钱虎海翻开了文件,对女孩儿淡淡地点了点头,脸上面无表情,看不出喜怒。
“是我的本分。”
年轻女孩儿朝钱虎海鞠了一躬之后,便重新回到位置上,整理起堆在办公桌上的其他文件。
钱虎海一翻开文件,眼前的第一页纸张,上面所写的事情,就不禁让他惊愕地张开了嘴巴,久久不能合上。
“在地下实验室所发现的一个档案室中,拥有大量的实验记录文件,上面记载着吗,每个被掳掠的人,全部被他们定义成不同境界的修真者,并且他们的实验,其实是一种叫做‘福音手术’的器官切除手术。”
“这个器官独特的产生在他们腹部位置,被称作丹田,而常人并不会拥有那个器官。华亮以及一些手下,通过进行这种残忍的手术,可以提炼制造出一种叫做黑灵石的物质,这种物质,可以帮助他们强化身体,提升他们所记载的修真境界。”
“修真境界的高低依次是练气期,筑基期,金丹期,元婴期。

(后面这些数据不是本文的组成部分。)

This is an optimization exercise on Yosys and OpenROAD, whose aim is small area, a short achievable clock period and few clock cycles, not a production implementation. The RTL was checked by simulation tests, not by an equivalence proof against the original design. Power is estimated from default activity; no workload was simulated.

==> flow/design.v <==
package iira_pkg;
	localparam logic [2:0] OP_INS_AT    = 3'd0;
	localparam logic [2:0] OP_INS_FRONT = 3'd1;
	localparam logic [2:0] OP_INS_BACK  = 3'd2;
	localparam logic [2:0] OP_REM_AT    = 3'd3;
	localparam logic [2:0] OP_REM_FRONT = 3'd4;
	localparam logic [2:0] OP_REM_BACK  = 3'd5;
	localparam logic [2:0] OP_READ      = 3'd6;
	localparam logic [1:0] ST_OK    = 2'd0;
	localparam logic [1:0] ST_RANGE = 2'd1;
	localparam logic [1:0] ST_EMPTY = 2'd2;
	localparam logic [1:0] ST_FULL  = 2'd3;
	typedef struct packed {
		logic [2:0]         op;
		logic [6:0]         position;
		logic signed [31:0] value;
	} iira_in_t;
	typedef struct packed {
		logic [1:0]         status;
		logic signed [31:0] read_value;
		logic [6:0]         length;
	} iira_out_t;
endpackage
module iira_ram #(
	parameter int DEPTH = 64,
	parameter int AW    = 6
) (
	input  logic               clk,
	input  logic               we,
	input  logic [AW-1:0]      waddr,
	input  logic signed [31:0] wdata,
	input  logic [AW-1:0]      raddr,
	output logic signed [31:0] rdata
);
	logic signed [31:0] mem [DEPTH];
	always_ff @(posedge clk) begin
		if (we) begin
			mem[waddr] <= wdata;
		end
	end
	always_ff @(posedge clk) begin
		rdata <= mem[raddr];
	end
endmodule
import iira_pkg::*;
module indexed_insert_remove_array #(
	parameter int CAPACITY = 64
) (
	input  logic      clk,
	input  logic      arst_n,
	input  logic      start,
	input  iira_pkg::iira_in_t  cmd,
	output logic      busy,
	output logic      done,
	output iira_pkg::iira_out_t rsp
);
	localparam int AW = $clog2(CAPACITY);
	localparam int CW = $clog2(CAPACITY + 1);
	localparam int PW = ((CW > 7) ? CW : 7) + 1;
	typedef enum logic [4:0] {
		S_IDLE = 5'b00001,
		S_READ = 5'b00010,
		S_FILL = 5'b00100,
		S_UP   = 5'b01000,
		S_DN   = 5'b10000
	} state_t;
	state_t             state_q;
	logic [CW-1:0]      count_q;
	logic [AW-1:0]      ptr_q;     
	logic [AW-1:0]      stop_q;    
	logic [AW-1:0]      wa_q;      
	logic               rd_go_q;   
	logic               pend_q;    
	logic signed [31:0] val_q;
	logic [1:0]         stat_q;
	logic signed [31:0] rdv_q;
	logic               done_q;
	logic               ram_we;
	logic [AW-1:0]      ram_waddr;
	logic signed [31:0] ram_wdata;
	logic [AW-1:0]      ram_raddr;
	logic signed [31:0] ram_rdata;
	logic          accept;
	logic [PW-1:0] pos_ext;
	logic [PW-1:0] cnt_ext;
	logic [PW-1:0] ins_pos;
	logic [PW-1:0] rem_pos;
	logic          ins_grow;
	logic          ins_full;
	logic          rem_empty;
	logic          rem_bad;
	logic          rem_last;
	logic          rd_bad;
	iira_ram #(
		.DEPTH(CAPACITY),
		.AW   (AW)
	) u_ram (
		.clk  (clk),
		.we   (ram_we),
		.waddr(ram_waddr),
		.wdata(ram_wdata),
		.raddr(ram_raddr),
		.rdata(ram_rdata)
	);
	assign accept  = start && !busy;
	assign pos_ext = PW'(cmd.position);
	assign cnt_ext = PW'(count_q);
	always_comb begin
		case (cmd.op)
			OP_INS_FRONT: ins_pos = '0;
			OP_INS_BACK:  ins_pos = cnt_ext;
			default:      ins_pos = pos_ext;
		endcase
		case (cmd.op)
			OP_REM_FRONT: rem_pos = '0;
			OP_REM_BACK:  rem_pos = cnt_ext - PW'(1);
			default:      rem_pos = pos_ext;
		endcase
	end
	assign ins_grow  = ins_pos >= cnt_ext;
	assign ins_full  = ins_grow ? (ins_pos + PW'(1) > PW'(CAPACITY))
	                            : (cnt_ext + PW'(1) > PW'(CAPACITY));
	assign rem_empty = (cmd.op == OP_REM_FRONT || cmd.op == OP_REM_BACK) && count_q == '0;
	assign rem_bad   = rem_pos >= cnt_ext;
	assign rem_last  = rem_pos + PW'(1) == cnt_ext;
	assign rd_bad    = pos_ext >= cnt_ext;
	always_comb begin
		ram_we    = 1'b0;
		ram_waddr = '0;
		ram_wdata = '0;
		ram_raddr = '0;
		unique case (state_q)
			S_IDLE: begin
				ram_raddr = AW'(cmd.position);
			end
			S_READ: begin
				ram_raddr = '0;
			end
			S_FILL: begin
				ram_we    = 1'b1;
				ram_waddr = ptr_q;
				ram_wdata = (ptr_q == stop_q) ? val_q : '0;
			end
			S_UP: begin
				ram_raddr = ptr_q;
				if (pend_q) begin
					ram_we    = 1'b1;
					ram_waddr = wa_q;
					ram_wdata = ram_rdata;
				end else if (!rd_go_q) begin
					ram_we    = 1'b1;
					ram_waddr = stop_q;
					ram_wdata = val_q;
				end
			end
			S_DN: begin
				ram_raddr = ptr_q;
				if (pend_q) begin
					ram_we    = 1'b1;
					ram_waddr = wa_q;
					ram_wdata = ram_rdata;
				end
			end
			default: begin
				ram_we = 1'b0;
			end
		endcase
	end
	always_ff @(posedge clk or negedge arst_n) begin
		if (!arst_n) begin
			state_q <= S_IDLE;
			count_q <= '0;
			ptr_q   <= '0;
			stop_q  <= '0;
			wa_q    <= '0;
			rd_go_q <= 1'b0;
			pend_q  <= 1'b0;
			val_q   <= '0;
			stat_q  <= ST_OK;
			rdv_q   <= '0;
			done_q  <= 1'b0;
		end else begin
			done_q <= 1'b0;
			unique case (state_q)
				S_IDLE: begin
					if (accept) begin
						stat_q  <= ST_OK;
						rdv_q   <= '0;
						val_q   <= cmd.value;
						rd_go_q <= 1'b1;
						pend_q  <= 1'b0;
						unique case (cmd.op)
							OP_INS_AT, OP_INS_FRONT, OP_INS_BACK: begin
								if (ins_full) begin
									stat_q <= ST_FULL;
									done_q <= 1'b1;
								end else if (ins_grow) begin
									ptr_q   <= AW'(cnt_ext);
									stop_q  <= AW'(ins_pos);
									count_q <= CW'(ins_pos + PW'(1));
									state_q <= S_FILL;
								end else begin
									ptr_q   <= AW'(cnt_ext - PW'(1));
									stop_q  <= AW'(ins_pos);
									count_q <= count_q + CW'(1);
									state_q <= S_UP;
								end
							end
							OP_REM_AT, OP_REM_FRONT, OP_REM_BACK: begin
								if (rem_empty) begin
									stat_q <= ST_EMPTY;
									done_q <= 1'b1;
								end else if (rem_bad) begin
									stat_q <= ST_RANGE;
									done_q <= 1'b1;
								end else begin
									count_q <= count_q - CW'(1);
									if (rem_last) begin
										done_q <= 1'b1;
									end else begin
										ptr_q   <= AW'(rem_pos + PW'(1));
										stop_q  <= AW'(cnt_ext - PW'(1));
										state_q <= S_DN;
									end
								end
							end
							OP_READ: begin
								if (rd_bad) begin
									stat_q <= ST_RANGE;
									done_q <= 1'b1;
								end else begin
									state_q <= S_READ;
								end
							end
							default: begin
								done_q <= 1'b1;
							end
						endcase
					end
				end
				S_READ: begin
					rdv_q   <= ram_rdata;
					done_q  <= 1'b1;
					state_q <= S_IDLE;
				end
				S_FILL: begin
					ptr_q <= ptr_q + AW'(1);
					if (ptr_q == stop_q) begin
						done_q  <= 1'b1;
						state_q <= S_IDLE;
					end
				end
				S_UP: begin
					pend_q <= rd_go_q;
					if (rd_go_q) begin
						wa_q <= ptr_q + AW'(1);
						if (ptr_q == stop_q) begin
							rd_go_q <= 1'b0;
						end else begin
							ptr_q <= ptr_q - AW'(1);
						end
					end else if (!pend_q) begin
						done_q  <= 1'b1;
						state_q <= S_IDLE;
					end
				end
				S_DN: begin
					pend_q <= rd_go_q;
					if (rd_go_q) begin
						wa_q <= ptr_q - AW'(1);
						if (ptr_q == stop_q) begin
							rd_go_q <= 1'b0;
						end else begin
							ptr_q <= ptr_q + AW'(1);
						end
					end else if (!pend_q) begin
						done_q  <= 1'b1;
						state_q <= S_IDLE;
					end
				end
				default: begin
					state_q <= S_IDLE;
				end
			endcase
		end
	end
	assign busy            = state_q != S_IDLE;
	assign done            = done_q;
	assign rsp.status      = stat_q;
	assign rsp.read_value  = rdv_q;
	assign rsp.length      = 7'(count_q);
endmodule
module iira_top (
	input  logic        clk,
	input  logic        arst_n,
	input  logic        start,
	input  logic [2:0]  cmd_op,
	input  logic [6:0]  cmd_position,
	input  logic [31:0] cmd_value,
	output logic        busy,
	output logic        done,
	output logic [1:0]  rsp_status,
	output logic [31:0] rsp_read_value,
	output logic [6:0]  rsp_length
);
	indexed_insert_remove_array #(
		.CAPACITY(64)
	) u_array (
		.clk   (clk),
		.arst_n(arst_n),
		.start (start),
		.cmd   ({cmd_op, cmd_position, cmd_value}),
		.busy  (busy),
		.done  (done),
		.rsp   ({rsp_status, rsp_read_value, rsp_length})
	);
endmodule
export LEC_CHECK = 0
export CAP_MARGIN = 20
export CORE_MARGIN = 2
export CORE_UTILIZATION = 40
export SETUP_SLACK_MARGIN = 2.5
export SLEW_MARGIN = 20
create_clock -name core_clock -period 7.0 [get_ports {clk}]
run.sh (not shown) runs the stock make flow with config.mk's settings and CLKGATE_MAP_FILE= SYNTH_SCRIPT=/design/flow/synth_recipe.tcl, a recipe that flattens the netlist after the stock synthesis.
Testbench counts at the start, summed over its fixed seeds: cycles 85,568.
Edit:
Settings changed: CORE_UTILIZATION 40 to 50, CTS_CLUSTER_DIAMETER set to 70, CTS_CLUSTER_SIZE set to 20.
Synthesized cell count does not change; sequential share of layout area came out higher by 2.4 points; synthesized area is unchanged; cell area falls by a few percent.
Edit:
Settings changed: CTS_CLUSTER_DIAMETER 70 to unset, CTS_CLUSTER_SIZE 20 to unset.
Routed wire length stays flat.
Area after synthesis stays the same.
Hold slack is worse by 4.8 ps.
Worst setup slack is better by 38 ps.
Total power increases by 8.3%.
Core utilization increases by 1.7 points.
Sequential cell count stays the same.
Die area does not change.

==> port drivers added, routing unchanged <==
The flow's constraints put no driver on any port. The routed layouts listed below were extracted and timed again, unchanged, in two steps. Step 1 sets driving cells, clkbuf_16 on the clock port and buf_2 on the other inputs (assumed; they add their load-dependent delay and slew). Step 2, shift: input delay + t, output delay - t, t = (earliest + latest rising clock arrival at the registers) / 2. This alone moves slack from input paths to output paths. Three values: no drivers, after step 1, after step 2; two values: the first two.
run	shift t [ns]	setup WS [ns]	pins driven straight from the clock port
the first run	0.935	2.363 / 2.363 / 1.780	1
the second run	0.890	2.325 / 2.325 / 1.807	1
the third run	0.926	2.362 / 2.362 / 1.572	1
After both steps every run listed still meets setup and hold. For the third run, which loses most, drivers alone change the setup slack by 0.000 ns; drivers and shift together by -0.790 ns.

”
“而华亮以及他的手下,全部在金丹期的境界。”
“……”
“经过这些依据,可以得出,这件事情,似乎全部围绕着一个名叫修真者的名词,。这个名词在网络上,是用来形容玄幻小说里面的超级强者或者是高人。”
钱虎海迅速翻看着,翻到了最后一页后,看着这些文员总结出来的最后一句话,心里却是久久不能平静下来。
“修真者!?”
钱虎海放下手中的文件,眼神微眯着仰望着头顶的日光灯,恍惚的光圈,圆晕了他的记忆。